Data provided section start

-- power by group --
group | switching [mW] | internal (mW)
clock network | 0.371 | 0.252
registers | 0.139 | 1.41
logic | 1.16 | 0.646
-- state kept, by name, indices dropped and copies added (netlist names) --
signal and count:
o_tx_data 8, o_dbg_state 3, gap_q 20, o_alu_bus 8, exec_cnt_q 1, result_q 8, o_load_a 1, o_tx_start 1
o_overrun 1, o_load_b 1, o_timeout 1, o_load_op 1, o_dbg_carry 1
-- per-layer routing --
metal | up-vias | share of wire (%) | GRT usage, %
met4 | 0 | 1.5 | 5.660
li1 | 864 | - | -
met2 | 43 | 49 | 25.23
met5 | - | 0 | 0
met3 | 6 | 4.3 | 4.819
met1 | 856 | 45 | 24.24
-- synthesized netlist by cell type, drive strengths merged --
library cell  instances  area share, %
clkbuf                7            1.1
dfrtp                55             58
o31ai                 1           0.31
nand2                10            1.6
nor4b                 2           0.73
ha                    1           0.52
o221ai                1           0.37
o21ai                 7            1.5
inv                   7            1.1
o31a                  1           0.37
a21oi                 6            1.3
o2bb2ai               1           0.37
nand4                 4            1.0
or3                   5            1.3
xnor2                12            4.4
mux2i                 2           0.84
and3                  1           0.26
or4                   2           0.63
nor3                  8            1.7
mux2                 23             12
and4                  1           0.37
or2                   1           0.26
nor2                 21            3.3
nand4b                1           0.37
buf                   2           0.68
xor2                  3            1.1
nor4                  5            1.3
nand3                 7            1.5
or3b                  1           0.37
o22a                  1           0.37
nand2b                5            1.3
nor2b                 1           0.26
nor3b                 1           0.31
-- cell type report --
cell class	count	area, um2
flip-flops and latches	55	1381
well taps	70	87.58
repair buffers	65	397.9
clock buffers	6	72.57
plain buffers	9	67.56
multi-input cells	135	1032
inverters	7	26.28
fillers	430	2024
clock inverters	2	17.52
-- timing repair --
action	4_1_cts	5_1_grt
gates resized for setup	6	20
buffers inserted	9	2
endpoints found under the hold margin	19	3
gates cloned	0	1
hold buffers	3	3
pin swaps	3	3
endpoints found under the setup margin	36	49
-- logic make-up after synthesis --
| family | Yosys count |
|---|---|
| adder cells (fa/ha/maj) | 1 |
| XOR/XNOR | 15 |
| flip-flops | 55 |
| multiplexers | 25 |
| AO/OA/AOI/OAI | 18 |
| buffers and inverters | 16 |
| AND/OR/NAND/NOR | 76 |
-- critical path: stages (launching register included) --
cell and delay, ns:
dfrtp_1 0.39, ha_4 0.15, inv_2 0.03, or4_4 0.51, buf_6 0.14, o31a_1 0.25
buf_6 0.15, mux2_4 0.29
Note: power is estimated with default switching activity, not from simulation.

Data provided section end
Data provided section start

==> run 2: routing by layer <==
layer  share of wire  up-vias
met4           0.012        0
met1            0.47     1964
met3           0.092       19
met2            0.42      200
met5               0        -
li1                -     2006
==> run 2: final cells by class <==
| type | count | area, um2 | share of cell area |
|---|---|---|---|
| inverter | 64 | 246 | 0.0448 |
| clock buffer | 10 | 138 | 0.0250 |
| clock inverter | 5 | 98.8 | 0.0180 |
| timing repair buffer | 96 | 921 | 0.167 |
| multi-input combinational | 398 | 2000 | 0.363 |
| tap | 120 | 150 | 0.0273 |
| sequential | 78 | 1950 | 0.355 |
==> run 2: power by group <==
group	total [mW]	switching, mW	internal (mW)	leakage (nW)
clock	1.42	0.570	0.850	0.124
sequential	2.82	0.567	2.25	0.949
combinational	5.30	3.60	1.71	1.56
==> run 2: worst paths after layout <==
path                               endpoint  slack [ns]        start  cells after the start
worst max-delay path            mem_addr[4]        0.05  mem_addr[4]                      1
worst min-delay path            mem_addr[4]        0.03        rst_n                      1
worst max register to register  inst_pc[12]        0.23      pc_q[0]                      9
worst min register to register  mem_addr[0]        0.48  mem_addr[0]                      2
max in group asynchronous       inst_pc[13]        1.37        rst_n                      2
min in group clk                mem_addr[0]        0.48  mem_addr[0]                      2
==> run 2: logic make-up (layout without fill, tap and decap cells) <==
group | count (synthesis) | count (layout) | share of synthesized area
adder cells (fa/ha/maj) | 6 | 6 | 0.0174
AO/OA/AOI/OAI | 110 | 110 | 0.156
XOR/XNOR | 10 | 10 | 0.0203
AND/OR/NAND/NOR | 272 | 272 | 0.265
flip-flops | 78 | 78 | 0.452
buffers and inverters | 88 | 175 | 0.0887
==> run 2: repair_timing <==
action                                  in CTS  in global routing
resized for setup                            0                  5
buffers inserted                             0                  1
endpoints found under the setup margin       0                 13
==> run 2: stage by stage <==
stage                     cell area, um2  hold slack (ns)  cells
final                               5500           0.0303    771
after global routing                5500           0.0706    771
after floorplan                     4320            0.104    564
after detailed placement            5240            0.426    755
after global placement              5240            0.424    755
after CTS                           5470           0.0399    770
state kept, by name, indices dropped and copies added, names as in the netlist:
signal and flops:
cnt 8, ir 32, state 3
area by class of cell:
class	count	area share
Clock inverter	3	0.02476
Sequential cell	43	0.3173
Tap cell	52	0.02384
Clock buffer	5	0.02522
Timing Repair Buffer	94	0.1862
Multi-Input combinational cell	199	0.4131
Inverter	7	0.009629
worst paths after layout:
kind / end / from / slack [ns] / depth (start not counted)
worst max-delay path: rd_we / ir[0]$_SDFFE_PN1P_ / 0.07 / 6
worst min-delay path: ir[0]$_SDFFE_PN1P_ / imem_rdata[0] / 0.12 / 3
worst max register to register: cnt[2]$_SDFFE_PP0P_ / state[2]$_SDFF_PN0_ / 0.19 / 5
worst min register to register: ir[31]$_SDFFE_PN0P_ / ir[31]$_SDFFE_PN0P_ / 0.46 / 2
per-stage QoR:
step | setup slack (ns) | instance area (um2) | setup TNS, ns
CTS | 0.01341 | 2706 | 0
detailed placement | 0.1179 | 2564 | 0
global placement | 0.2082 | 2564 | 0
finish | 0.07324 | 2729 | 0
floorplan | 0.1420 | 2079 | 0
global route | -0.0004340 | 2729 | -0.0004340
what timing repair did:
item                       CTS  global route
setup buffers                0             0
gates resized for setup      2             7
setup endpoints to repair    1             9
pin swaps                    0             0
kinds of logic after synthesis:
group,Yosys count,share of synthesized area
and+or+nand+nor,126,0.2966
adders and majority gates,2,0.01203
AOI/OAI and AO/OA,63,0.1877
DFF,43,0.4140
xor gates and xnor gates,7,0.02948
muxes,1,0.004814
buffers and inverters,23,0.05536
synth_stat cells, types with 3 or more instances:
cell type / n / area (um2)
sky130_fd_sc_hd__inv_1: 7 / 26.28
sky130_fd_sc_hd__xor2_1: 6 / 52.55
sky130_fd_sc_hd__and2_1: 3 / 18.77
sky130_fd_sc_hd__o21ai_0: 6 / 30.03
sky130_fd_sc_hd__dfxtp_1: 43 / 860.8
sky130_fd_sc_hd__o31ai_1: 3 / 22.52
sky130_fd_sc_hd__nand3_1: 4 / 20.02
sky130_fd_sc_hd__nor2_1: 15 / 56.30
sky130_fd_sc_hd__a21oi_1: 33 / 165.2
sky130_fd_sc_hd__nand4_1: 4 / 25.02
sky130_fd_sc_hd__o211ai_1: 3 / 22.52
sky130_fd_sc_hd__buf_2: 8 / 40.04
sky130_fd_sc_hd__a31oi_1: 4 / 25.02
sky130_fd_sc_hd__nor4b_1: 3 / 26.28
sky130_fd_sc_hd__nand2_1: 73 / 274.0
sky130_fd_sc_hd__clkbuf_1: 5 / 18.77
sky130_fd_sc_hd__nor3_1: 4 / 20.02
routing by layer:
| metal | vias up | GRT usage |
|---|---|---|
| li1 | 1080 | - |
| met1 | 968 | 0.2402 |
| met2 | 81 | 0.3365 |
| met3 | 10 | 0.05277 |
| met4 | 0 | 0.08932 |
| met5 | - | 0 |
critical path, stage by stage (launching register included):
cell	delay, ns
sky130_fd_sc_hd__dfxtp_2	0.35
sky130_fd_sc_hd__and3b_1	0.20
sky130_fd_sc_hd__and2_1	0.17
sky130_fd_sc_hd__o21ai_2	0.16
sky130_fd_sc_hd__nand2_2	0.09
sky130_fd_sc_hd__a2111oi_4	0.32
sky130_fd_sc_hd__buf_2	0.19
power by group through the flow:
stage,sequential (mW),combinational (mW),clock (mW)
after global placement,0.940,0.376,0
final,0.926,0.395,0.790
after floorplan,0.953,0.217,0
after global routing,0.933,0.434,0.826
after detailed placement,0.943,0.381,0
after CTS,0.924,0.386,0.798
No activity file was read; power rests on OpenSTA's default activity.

Data provided section end

Above this instruction are the records; retype exactly the lines from the one containing "sky130_fd_sc_hd__nand2_1: 73 / 274.0" up to and including the one containing "0 | 0.08932 |".

sky130_fd_sc_hd__nand2_1: 73 / 274.0
sky130_fd_sc_hd__clkbuf_1: 5 / 18.77
sky130_fd_sc_hd__nor3_1: 4 / 20.02
routing by layer:
| metal | vias up | GRT usage |
|---|---|---|
| li1 | 1080 | - |
| met1 | 968 | 0.2402 |
| met2 | 81 | 0.3365 |
| met3 | 10 | 0.05277 |
| met4 | 0 | 0.08932 |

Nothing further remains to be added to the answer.